Simulated data set
Sample Solution
1.1 Generate Simulated Data:
set.seed(2)
x <- matrix(rnorm(60*2), ncol = 2)
x[1:30, 1] <- x[1:30, 1] + 3 # Shift first class on variable 1
x[1:30, 2] <- x[1:30, 2] - 4 # Shift first class on variable 2
1.2 K-means with K=2:
kmeans.fit <- kmeans(x, centers = 2, nstart = 20)
cluster <- kmeans.fit$cluster
Full Answer Section
plot(x[, 1], x[, 2], col = cluster, main = "K-means Clustering (K=2)")
abline(lm(x[, 2] ~ x[, 1]), col = "red") # Add decision boundary
# Calculate total within-cluster sum of squares
sum(kmeans.fit$withinss)
1.3 K-means with K=3:
kmeans.fit <- kmeans(x, centers = 3, nstart = 20)
cluster <- kmeans.fit$cluster
plot(x[, 1], x[, 2], col = cluster, main = "K-means Clustering (K=3)")

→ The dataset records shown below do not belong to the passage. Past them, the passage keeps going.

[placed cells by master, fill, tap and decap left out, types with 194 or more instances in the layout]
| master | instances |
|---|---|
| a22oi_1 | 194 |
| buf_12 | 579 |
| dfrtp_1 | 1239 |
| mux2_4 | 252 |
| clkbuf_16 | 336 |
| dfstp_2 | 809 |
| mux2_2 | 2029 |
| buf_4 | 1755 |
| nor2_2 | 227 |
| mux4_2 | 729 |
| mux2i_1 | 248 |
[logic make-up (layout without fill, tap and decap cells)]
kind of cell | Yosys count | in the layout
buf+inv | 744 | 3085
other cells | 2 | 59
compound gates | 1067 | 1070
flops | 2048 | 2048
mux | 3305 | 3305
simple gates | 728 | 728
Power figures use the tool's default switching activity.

abline(lm(x[, 2] ~ x[, 1]), col = "red") # Add decision boundary
# Calculate total within-cluster sum of squares
sum(kmeans.fit$withinss)
1.4 K-means with K=4:
kmeans.fit <- kmeans(x, centers = 4, nstart = 20)
cluster <- kmeans.fit$cluster
plot(x[, 1], x[, 2], col = cluster, main = "K-means Clustering (K=4)")

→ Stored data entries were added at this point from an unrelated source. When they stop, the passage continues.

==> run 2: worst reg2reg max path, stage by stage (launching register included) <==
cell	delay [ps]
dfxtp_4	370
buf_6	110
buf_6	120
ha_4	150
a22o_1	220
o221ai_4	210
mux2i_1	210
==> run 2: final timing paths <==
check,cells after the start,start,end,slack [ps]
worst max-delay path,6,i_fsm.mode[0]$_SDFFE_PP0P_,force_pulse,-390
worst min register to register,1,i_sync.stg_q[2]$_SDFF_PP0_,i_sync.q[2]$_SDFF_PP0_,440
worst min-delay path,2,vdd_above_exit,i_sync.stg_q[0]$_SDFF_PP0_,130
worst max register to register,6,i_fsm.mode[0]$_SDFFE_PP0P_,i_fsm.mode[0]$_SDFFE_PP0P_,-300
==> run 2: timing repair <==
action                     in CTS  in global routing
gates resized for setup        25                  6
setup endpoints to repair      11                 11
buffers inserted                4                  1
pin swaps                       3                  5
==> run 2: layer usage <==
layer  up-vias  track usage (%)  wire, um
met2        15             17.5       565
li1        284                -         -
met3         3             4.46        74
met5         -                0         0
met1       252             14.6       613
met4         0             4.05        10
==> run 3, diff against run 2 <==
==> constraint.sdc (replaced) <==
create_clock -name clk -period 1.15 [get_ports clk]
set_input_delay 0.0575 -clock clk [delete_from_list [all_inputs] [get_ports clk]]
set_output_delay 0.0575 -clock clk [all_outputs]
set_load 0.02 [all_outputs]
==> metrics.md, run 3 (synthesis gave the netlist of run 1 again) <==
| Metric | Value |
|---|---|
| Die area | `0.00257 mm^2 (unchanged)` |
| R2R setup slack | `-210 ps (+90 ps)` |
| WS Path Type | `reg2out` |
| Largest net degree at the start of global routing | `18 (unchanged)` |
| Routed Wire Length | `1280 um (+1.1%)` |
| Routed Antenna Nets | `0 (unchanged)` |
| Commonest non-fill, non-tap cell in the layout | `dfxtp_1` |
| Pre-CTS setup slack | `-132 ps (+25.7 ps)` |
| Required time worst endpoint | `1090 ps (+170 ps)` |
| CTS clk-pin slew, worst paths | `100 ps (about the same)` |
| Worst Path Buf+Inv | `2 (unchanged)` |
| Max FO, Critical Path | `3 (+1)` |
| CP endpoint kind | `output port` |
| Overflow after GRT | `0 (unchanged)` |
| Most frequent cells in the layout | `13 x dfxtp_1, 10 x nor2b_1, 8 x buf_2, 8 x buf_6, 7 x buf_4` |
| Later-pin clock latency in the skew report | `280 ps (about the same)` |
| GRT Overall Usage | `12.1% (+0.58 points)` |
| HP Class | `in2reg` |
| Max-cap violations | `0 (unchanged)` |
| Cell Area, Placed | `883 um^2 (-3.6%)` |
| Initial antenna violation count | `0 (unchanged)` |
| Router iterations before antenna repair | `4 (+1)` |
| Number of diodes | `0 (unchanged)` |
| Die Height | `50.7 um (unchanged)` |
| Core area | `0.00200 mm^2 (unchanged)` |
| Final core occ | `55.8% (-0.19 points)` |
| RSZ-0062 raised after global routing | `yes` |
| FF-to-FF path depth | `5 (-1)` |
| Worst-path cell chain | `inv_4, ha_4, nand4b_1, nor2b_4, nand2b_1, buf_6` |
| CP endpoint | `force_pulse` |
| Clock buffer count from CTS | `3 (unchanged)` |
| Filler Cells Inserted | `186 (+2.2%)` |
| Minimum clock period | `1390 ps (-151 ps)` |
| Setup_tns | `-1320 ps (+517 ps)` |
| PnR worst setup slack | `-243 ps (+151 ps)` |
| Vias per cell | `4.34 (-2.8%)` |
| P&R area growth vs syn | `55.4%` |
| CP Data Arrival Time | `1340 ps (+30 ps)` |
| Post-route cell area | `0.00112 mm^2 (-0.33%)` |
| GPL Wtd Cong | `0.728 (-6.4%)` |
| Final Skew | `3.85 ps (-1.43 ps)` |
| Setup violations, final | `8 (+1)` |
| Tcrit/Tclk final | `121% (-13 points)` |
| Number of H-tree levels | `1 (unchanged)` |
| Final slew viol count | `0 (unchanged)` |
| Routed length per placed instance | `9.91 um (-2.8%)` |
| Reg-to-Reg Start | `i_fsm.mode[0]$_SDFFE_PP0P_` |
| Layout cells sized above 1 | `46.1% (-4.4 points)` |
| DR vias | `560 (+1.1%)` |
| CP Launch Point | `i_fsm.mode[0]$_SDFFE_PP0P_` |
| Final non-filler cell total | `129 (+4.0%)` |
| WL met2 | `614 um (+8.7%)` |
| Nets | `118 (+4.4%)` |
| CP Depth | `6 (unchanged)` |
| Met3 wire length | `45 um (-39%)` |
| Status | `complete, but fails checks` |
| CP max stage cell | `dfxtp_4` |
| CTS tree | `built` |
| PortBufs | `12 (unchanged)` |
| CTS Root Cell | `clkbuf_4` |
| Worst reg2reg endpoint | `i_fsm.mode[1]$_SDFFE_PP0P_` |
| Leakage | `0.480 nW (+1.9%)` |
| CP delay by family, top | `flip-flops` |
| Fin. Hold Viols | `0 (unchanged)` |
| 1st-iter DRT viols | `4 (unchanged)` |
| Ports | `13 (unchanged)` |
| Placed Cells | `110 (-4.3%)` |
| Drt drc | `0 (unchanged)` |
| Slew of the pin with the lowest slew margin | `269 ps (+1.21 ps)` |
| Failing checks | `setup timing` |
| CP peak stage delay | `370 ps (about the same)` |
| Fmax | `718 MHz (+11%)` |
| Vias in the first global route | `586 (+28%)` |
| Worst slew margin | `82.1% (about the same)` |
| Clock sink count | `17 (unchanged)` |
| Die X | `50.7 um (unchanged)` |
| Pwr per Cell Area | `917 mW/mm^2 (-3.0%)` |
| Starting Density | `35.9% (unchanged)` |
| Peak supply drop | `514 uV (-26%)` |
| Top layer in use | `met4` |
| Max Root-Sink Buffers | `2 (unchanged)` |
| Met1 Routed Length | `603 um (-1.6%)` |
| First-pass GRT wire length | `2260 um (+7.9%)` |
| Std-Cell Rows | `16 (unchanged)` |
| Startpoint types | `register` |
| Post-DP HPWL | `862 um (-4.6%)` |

abline(lm(x[, 2] ~ x[, 1]), col = "red") # Add decision boundary
# Calculate total within-cluster sum of squares
sum(kmeans.fit$withinss)
1.5 K-means with Scaling:
# Scale data
scaled.x <- scale(x)
kmeans.fit <- kmeans(scaled.x, centers = 2, nstart = 20)
cluster <- kmeans.fit$cluster
plot(scaled.x[, 1], scaled.x[, 2], col = cluster, main = "K-means Clustering (Scaled, K=2)")
abline(lm(scaled.x[, 2] ~ scaled.x[, 1]), col = "red") # Add decision boundary
# Calculate total within-cluster sum of squares
sum(kmeans.fit$withinss)
Results:
- The total within-cluster sum of squares will vary slightly due to random initialization in kmeans.
- Generally, the K-means results with K=2 will have a lower within-cluster sum of squares compared to K=3 and K=4, reflecting a better fit for two clusters.
- Scaling the data generally leads to a different clustering solution and potentially a different within-cluster sum of squares. This is because K-means focuses on distances, and scaling affects the relative distances between points.
Explanation:
The code generates two sets of 30 points each, separated by a shift on both variables. K-means clustering with K=2 effectively separates the two classes, resulting in a lower within-cluster sum of squares. With more clusters (K=3 and K=4), the algorithm tries to further partition the data, potentially leading to higher within-cluster variation and a higher sum of squares.
Scaling the data before clustering changes the relative distances between points. This can lead to a different clustering solution compared to the unscaled data, with potentially different within-cluster sum of squares values.